Monday, August 25, 2014

A Street Fair and a Wallet


A street fair... big, loud, colorful.  The perfect place to feel so very alone.  I wandered around lost in the crowd for a while, then went away to sit looking out at the water and just feel so lonely and sad.

It's okay, it's truth, it's peace, it's much better than it was before. 

Oh, where were my kids?  One had already biked down there to check out the event earlier in the day. One didn't feel like going, one was busy doing something else, and one was a volunteer, hard at work right there at the fair. 

That's not the kind of alone I meant.  I meant poetic languishing.  Poor me, the star of my own tragic romance, with the ocean in the background. 

The only picture I took at that event was this one, of a lady wearing something I loved so much I wanted to save the idea.  Surely I could make something like this?  The top is crochet, the skirt is dyed gauze.  


Then I got to thinking. 
I wasn't really coveting my neighbor's clothing, because I don't want hers, only one like it, and I can get one.

The ten commandments, that stern list of shalt nots, are mostly about thoughts, not actions. Ever notice that?
In that case... I have casually violated a great many of them, quite recently, in fact.
I'm not coveting any particular neighbor's husband, but boy, I wish I had one of my own!  A nice husband who wouldn't scream at me until I'm exhausted and then blame his behavior on me.  One who would say nice things or nothing at all.  A nice calm husband to eat what I cook and care when I'm missing. 
It's okay to want that, but not to walk around being so casually discontented.  "Everything is not okay because I don't have everything I want." 

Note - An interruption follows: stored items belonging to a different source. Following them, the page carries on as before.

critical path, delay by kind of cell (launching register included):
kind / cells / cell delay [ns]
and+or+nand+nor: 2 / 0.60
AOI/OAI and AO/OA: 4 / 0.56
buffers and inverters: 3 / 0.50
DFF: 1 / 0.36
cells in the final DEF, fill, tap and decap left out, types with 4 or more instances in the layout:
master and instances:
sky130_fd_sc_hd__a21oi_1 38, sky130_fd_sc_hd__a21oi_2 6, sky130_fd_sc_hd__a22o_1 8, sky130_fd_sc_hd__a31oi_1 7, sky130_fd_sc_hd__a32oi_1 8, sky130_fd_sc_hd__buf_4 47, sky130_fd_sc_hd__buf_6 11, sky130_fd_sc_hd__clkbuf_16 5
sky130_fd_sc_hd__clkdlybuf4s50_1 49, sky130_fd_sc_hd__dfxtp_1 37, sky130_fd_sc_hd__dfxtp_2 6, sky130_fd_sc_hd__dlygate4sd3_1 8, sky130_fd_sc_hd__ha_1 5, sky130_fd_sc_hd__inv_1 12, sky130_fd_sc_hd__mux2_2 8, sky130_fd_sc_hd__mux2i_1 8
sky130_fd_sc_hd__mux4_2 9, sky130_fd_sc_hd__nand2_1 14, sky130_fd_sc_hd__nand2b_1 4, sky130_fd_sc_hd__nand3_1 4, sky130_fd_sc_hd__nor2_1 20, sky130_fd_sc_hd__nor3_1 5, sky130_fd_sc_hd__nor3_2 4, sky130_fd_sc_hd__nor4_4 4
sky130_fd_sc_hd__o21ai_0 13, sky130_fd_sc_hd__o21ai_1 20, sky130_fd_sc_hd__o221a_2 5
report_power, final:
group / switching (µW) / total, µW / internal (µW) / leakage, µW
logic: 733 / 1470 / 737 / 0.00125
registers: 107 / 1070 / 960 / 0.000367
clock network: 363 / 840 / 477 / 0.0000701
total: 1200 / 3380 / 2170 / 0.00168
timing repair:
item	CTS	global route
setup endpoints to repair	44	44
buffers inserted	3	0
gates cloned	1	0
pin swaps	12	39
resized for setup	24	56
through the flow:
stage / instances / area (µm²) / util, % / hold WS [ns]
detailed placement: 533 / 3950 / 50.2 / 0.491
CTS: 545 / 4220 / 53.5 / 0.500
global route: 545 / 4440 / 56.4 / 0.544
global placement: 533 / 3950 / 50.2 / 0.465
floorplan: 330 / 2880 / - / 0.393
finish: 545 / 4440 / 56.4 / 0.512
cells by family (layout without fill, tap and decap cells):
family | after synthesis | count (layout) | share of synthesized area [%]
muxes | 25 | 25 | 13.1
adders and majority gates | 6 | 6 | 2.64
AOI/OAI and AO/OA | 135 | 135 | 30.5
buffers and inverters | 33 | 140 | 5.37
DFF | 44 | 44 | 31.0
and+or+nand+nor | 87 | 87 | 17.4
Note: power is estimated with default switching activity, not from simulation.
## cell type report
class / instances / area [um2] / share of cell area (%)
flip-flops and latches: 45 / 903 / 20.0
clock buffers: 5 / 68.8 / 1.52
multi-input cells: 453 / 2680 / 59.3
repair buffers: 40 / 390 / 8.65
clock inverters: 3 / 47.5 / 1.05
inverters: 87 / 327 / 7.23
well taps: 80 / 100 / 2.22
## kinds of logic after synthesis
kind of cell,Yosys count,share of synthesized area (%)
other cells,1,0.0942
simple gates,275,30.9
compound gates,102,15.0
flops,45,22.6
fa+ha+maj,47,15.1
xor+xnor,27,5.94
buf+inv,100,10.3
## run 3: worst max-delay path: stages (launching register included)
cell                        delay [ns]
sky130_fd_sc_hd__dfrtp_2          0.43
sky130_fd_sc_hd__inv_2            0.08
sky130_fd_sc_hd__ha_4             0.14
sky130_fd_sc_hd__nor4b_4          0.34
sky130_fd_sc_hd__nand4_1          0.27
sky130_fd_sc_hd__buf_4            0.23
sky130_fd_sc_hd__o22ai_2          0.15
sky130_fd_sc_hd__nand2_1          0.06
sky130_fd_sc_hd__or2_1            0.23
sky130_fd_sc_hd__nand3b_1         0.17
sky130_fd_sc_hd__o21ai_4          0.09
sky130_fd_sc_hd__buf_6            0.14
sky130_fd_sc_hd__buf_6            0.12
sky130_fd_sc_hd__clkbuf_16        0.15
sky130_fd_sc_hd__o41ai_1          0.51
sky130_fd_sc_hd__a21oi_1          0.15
[src/rtl/sum_uart_tx.sv]
// Adds two 4-bit latch values and sends the sum as one UART byte.
// Define UART_TX_PARITY_EN to insert an even-parity bit before stop.
module sum_uart_tx #(
  parameter int CLKS_PER_BIT = 87
) (
  input  logic       clk,
  input  logic       reset_n,
  input  logic       start,
  input  logic [3:0] q_a,
  input  logic [3:0] q_b,
  output logic       tx,
  output logic       busy,
  output logic       done
);

  localparam int CW = $clog2(CLKS_PER_BIT);
  localparam logic [CW-1:0] LAST = CW'(CLKS_PER_BIT - 1);

  typedef enum logic [2:0] {
    IDLE,
    START,
    DATA,
    PARITY,
    STOP
  } state_t;

  state_t        state, state_n;
  logic [CW-1:0] cnt, cnt_n;
  logic [2:0]    idx, idx_n;
  logic [7:0]    sh, sh_n;
  logic          tx_n, busy_n, done_n;
  logic          bit_end;
  logic [4:0]    sum;

  assign sum     = {1'b0, q_a} + {1'b0, q_b};
  assign bit_end = (cnt == LAST);

`ifdef UART_TX_PARITY_EN
  logic par, par_n;

  always_ff @(posedge clk or negedge reset_n) begin
    if (!reset_n) par <= 1'b0;
    else          par <= par_n;
  end
`endif

  always_ff @(posedge clk or negedge reset_n) begin
    if (!reset_n) begin
      state <= IDLE;
      cnt   <= '0;
      idx   <= '0;
      sh    <= '0;
      tx    <= 1'b1;
      busy  <= 1'b0;
      done  <= 1'b0;
    end else begin
      state <= state_n;
      cnt   <= cnt_n;
      idx   <= idx_n;
      sh    <= sh_n;
      tx    <= tx_n;
      busy  <= busy_n;
      done  <= done_n;
    end
  end

  always_comb begin
    state_n = state;
    cnt_n   = cnt;
    idx_n   = idx;
    sh_n    = sh;
    tx_n    = tx;
    busy_n  = busy;
    done_n  = 1'b0;
`ifdef UART_TX_PARITY_EN
    par_n   = par;
`endif
    unique case (state)
      IDLE: begin
        tx_n   = 1'b1;
        busy_n = 1'b0;
        if (start) begin
          state_n = START;
          sh_n    = {3'b000, sum};
          cnt_n   = '0;
          idx_n   = '0;
          tx_n    = 1'b0;
          busy_n  = 1'b1;
`ifdef UART_TX_PARITY_EN
          par_n   = ^sum;
`endif
        end
      end
      START: begin
        if (bit_end) begin
          state_n = DATA;
          cnt_n   = '0;
          tx_n    = sh[0];
        end else begin
          cnt_n = cnt + CW'(1);
        end
      end
      DATA: begin
        if (bit_end) begin
          cnt_n = '0;
          sh_n  = sh >> 1;
          if (idx == 3'd7) begin
`ifdef UART_TX_PARITY_EN
            state_n = PARITY;
            tx_n    = par;
`else
            state_n = STOP;
            tx_n    = 1'b1;
`endif
          end else begin
            idx_n = idx + 3'd1;
            tx_n  = sh[1];
          end
        end else begin
          cnt_n = cnt + CW'(1);
        end
      end
`ifdef UART_TX_PARITY_EN
      PARITY: begin
        if (bit_end) begin
          state_n = STOP;
          cnt_n   = '0;
          tx_n    = 1'b1;
        end else begin
          cnt_n = cnt + CW'(1);
        end
      end
`endif
      STOP: begin
        if (bit_end) begin
          // busy drops and done rises on the same edge
          state_n = IDLE;
          cnt_n   = '0;
          idx_n   = '0;
          tx_n    = 1'b1;
          busy_n  = 1'b0;
          done_n  = 1'b1;
        end else begin
          cnt_n = cnt + CW'(1);
        end
      end
      default: begin
        state_n = IDLE;
        tx_n    = 1'b1;
        busy_n  = 1'b0;
      end
    endcase
  end

endmodule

Later I went into the public restroom at the dock and found a fat wallet lying on top of the toilet paper holder.  It was one of those big long ones with a clasp, the size of a small purse, and it was LOADED.  The side was stuffed with a fat wad of hundreds, I didn't even dare touch them to get an idea how many there were.  Dozens of credit cards, shopper's cards, insurance info, Costco card, even an original social security card. The driver's license showed a sweet old lady from Idaho, but I couldn't find a phone number. 
I tried calling one of the Visa cards, but it was obvious that wasn't going to get anywhere.  
The police station was only eight blocks away, so I marched over there. 
While waiting for the cops to come out and talk to me, I thought about calling Costco.  They have a reputation for helpfulness.  Sure enough, they looked her up by her membership number and said they would let her know her wallet was at the police station. 
Meanwhile the cops had come, listened to the end of my phone call, then took the wallet.
One of them made an awe-struck whistle at the amount of money in there.  Yeah, I know, right? 
They said they were going to have a word with that lady for putting her whole life into a purse without a strap.
Of course they gave me praise and compliments.  What a good thing it was me who found it, and not one of the homeless downtown! They thanked me for saving the old lady from having her identity stolen. 

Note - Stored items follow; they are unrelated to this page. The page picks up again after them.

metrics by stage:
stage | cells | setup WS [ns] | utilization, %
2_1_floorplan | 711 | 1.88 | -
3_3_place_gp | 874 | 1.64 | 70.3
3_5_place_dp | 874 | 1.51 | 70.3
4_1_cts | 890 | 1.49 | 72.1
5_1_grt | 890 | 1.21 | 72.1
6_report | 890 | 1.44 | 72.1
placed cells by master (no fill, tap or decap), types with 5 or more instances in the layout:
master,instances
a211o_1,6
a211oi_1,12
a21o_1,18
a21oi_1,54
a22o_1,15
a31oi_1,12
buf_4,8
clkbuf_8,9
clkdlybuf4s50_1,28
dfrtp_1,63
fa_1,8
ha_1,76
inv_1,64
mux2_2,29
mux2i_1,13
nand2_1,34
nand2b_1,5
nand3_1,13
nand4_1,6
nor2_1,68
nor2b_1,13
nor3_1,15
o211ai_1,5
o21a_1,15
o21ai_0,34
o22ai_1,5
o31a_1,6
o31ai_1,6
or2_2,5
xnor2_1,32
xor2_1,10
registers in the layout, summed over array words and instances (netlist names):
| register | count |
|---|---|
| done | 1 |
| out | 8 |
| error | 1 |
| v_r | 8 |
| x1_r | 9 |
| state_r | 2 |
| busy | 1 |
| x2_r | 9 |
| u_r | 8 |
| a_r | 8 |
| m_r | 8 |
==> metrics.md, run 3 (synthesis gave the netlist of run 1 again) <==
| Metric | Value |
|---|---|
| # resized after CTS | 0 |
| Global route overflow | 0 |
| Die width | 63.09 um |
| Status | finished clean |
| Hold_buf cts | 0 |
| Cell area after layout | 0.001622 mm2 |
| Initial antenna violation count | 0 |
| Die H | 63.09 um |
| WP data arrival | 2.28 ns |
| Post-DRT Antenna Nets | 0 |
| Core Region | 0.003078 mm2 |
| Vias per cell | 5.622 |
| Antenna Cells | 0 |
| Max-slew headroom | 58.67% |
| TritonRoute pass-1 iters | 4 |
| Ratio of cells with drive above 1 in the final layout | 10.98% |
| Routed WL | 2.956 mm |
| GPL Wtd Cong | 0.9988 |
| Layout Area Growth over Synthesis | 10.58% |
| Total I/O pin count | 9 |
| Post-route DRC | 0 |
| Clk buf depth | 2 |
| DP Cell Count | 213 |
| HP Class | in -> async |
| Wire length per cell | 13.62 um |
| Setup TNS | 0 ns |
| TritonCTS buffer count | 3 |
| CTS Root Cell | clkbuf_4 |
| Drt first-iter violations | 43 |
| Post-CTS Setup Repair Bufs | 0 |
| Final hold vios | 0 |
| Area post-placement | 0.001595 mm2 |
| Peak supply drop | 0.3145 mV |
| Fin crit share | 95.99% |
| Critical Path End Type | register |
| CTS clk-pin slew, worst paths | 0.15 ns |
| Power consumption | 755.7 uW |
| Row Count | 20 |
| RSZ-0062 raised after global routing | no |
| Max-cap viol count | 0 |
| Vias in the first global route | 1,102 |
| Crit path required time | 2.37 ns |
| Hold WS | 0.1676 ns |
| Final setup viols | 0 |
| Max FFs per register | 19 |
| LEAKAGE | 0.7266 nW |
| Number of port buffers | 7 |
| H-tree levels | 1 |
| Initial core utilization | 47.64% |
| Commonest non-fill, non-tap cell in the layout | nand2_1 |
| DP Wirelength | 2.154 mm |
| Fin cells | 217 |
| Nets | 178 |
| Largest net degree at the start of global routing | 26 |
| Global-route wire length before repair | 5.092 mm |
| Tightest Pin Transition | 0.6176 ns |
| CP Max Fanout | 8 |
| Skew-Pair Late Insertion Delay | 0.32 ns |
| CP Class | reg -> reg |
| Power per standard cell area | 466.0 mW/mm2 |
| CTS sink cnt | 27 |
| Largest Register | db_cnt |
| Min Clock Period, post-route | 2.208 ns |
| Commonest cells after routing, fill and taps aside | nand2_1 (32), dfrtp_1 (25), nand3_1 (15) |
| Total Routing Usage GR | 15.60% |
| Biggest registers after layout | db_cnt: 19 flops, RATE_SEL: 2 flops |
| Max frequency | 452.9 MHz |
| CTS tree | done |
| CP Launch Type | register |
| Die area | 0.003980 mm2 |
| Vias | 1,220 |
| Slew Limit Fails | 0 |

I wandered back home, feeling quite a bit cheered.  My day was made.  That had been so nice! 

Then realized something else that made me laugh out loud at myself!

Turning that wallet in like that was the most self-serving thing I could have done. Let's face it, cleaning out the money and dropping the carcass into a mailbox wouldn't have paid me at all, because my poor little conscience would have hurt so badly I wouldn't have enjoyed any part of it.   Although I need money very badly, peace of mind is what I need the most these days. I'm not even attracted by any options that would cause me to have less of it. 

So what I did is gave up something that couldn't have benefited me anyway, in exchange for a dose of the one thing I crave most at the moment-- approval!  Attention.  A couple nice, big, friendly cops to tell me, "Hey, you're all right, you did good." 

And my plan paid off, haha. 
Poor me. 

The Gift Rebounder

Yay! So grateful for this.

Yet another instance of kindness when people know we have needs– and people have been so very, very kind.  But I hadn't told anybody how much I missed the rebounder!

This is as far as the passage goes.